Thelymitra uliginosa, commonly called southern curly locks or swamp curly locks, is a species of orchid in the family Orchidaceae and endemic to the south-west of Western Australia. It has a single erect leaf, spiralling around the flowering stem and a single small pink, mauve, blue or purplish flower with darker veins and sometimes darker blotches. There are two narrow, yellow arms on the sides of the column.

==Description==
Thelymitra uliginosa is a tuberous, perennial herb with a dark green leaf which is egg-shaped near the purplish base, then suddenly narrows to a linear, curved or spirally twisted upper part. The upper part is 30-80 mm long and 2-3 mm wide. There is usually only a single pink, mauve, blue or purplish flower with darker veins and sometimes darker blotches, 15-20 mm wide borne on a flowering stem 100-200 mm tall. The sepals and petals are 7-10 mm long and 3-5 mm wide. The column is a similar colour to the petals, about 3 mm long and 2 mm wide with a cluster of small glands on its back. There are two narrow yellow arms on the sides of the column. The flowers are self-pollinating, short-lived and only open on hot days. Flowering occurs in August and September and more prolifically after fire.

==Taxonomy and naming==
Thelymitra uliginosa was first formally described in 2009 by Jeff Jeanes from a specimen collected in the Walpole-Nornalup National Park and the description was published in Muelleria. The specific epithet (uliginosa) is a Latin word meaning "full of moisture", "wet" or "marshy" referring to the habitat preference of this species.

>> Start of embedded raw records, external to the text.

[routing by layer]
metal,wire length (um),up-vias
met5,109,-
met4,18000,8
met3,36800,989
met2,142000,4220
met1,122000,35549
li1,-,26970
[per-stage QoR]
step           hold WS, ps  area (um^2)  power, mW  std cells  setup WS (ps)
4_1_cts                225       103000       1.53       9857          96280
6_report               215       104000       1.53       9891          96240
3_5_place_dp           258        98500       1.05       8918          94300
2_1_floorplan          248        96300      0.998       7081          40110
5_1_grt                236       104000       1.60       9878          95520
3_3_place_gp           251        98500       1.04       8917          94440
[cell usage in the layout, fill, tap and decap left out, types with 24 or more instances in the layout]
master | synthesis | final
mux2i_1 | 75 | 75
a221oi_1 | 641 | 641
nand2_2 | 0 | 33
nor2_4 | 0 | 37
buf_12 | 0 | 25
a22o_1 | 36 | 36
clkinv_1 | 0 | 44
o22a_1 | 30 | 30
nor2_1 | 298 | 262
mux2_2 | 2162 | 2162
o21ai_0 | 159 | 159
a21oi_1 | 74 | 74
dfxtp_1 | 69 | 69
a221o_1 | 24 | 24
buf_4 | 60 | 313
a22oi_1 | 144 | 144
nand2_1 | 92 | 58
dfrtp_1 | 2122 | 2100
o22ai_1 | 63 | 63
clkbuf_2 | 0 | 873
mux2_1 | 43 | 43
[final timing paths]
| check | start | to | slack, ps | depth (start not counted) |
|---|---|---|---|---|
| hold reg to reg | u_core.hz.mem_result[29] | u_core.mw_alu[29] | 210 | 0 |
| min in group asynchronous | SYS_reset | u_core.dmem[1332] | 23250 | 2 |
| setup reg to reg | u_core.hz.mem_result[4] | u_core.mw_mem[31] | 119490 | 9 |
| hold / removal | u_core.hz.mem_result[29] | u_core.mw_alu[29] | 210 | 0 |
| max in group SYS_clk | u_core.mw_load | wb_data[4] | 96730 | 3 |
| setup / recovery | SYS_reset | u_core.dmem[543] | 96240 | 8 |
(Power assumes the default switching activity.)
<file path="config.mk">
export PLATFORM = sky130hd
export DESIGN_NAME = exwb_top
export DESIGN_NICKNAME = d
export VERILOG_FILES = /design/src/exwb_pkg.sv /design/src/alu_unit.sv /design/src/exwb_top.sv /design/src/gpr_file.sv /design/src/hazard_unit.sv /design/src/muldiv_unit.sv /design/src/wb_arbiter.sv
export SDC_FILE = /design/constraint.sdc
export NUM_CORES = 2
export LEC_CHECK = 0
export BUFFER_PORTS_ARGS = -buffer_cell sky130_fd_sc_hd__buf_2
export CAP_MARGIN = 15
export CORE_ASPECT_RATIO = 1.1
export CORE_MARGIN = 5
export CORE_UTILIZATION = 33
export DETAILED_ROUTE_END_ITERATION = 6
export SLEW_MARGIN = 10
export SYNTH_ARGS = -nofsm -noshare
export SYNTH_HDL_FRONTEND = slang
export SYNTH_SLANG_ARGS = --single-unit
</file>
<file path="constraint.sdc">
create_clock -name clk -period 10.6 [get_ports clk]
set_clock_uncertainty 0.15 [all_clocks]
set_input_delay 0 -clock clk [delete_from_list [all_inputs] [get_ports clk]]
set_output_delay 0 -clock clk [all_outputs]
set_load 0.1 [all_outputs]
</file>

==Distribution and habitat==
Southern curly locks grows in shrubby vegetation in and around winter-wet areas and swamps. It is found mainly between Northcliffe and Mount Manypeaks but there are disjunct populations near Perth and Esperance, in the Esperance Plains, Jarrah Forest and Warren biogeographic regions.

==Conservation==
Thelymitra uliginosa is classified as "not threatened" by the Western Australian Government Department of Parks and Wildlife.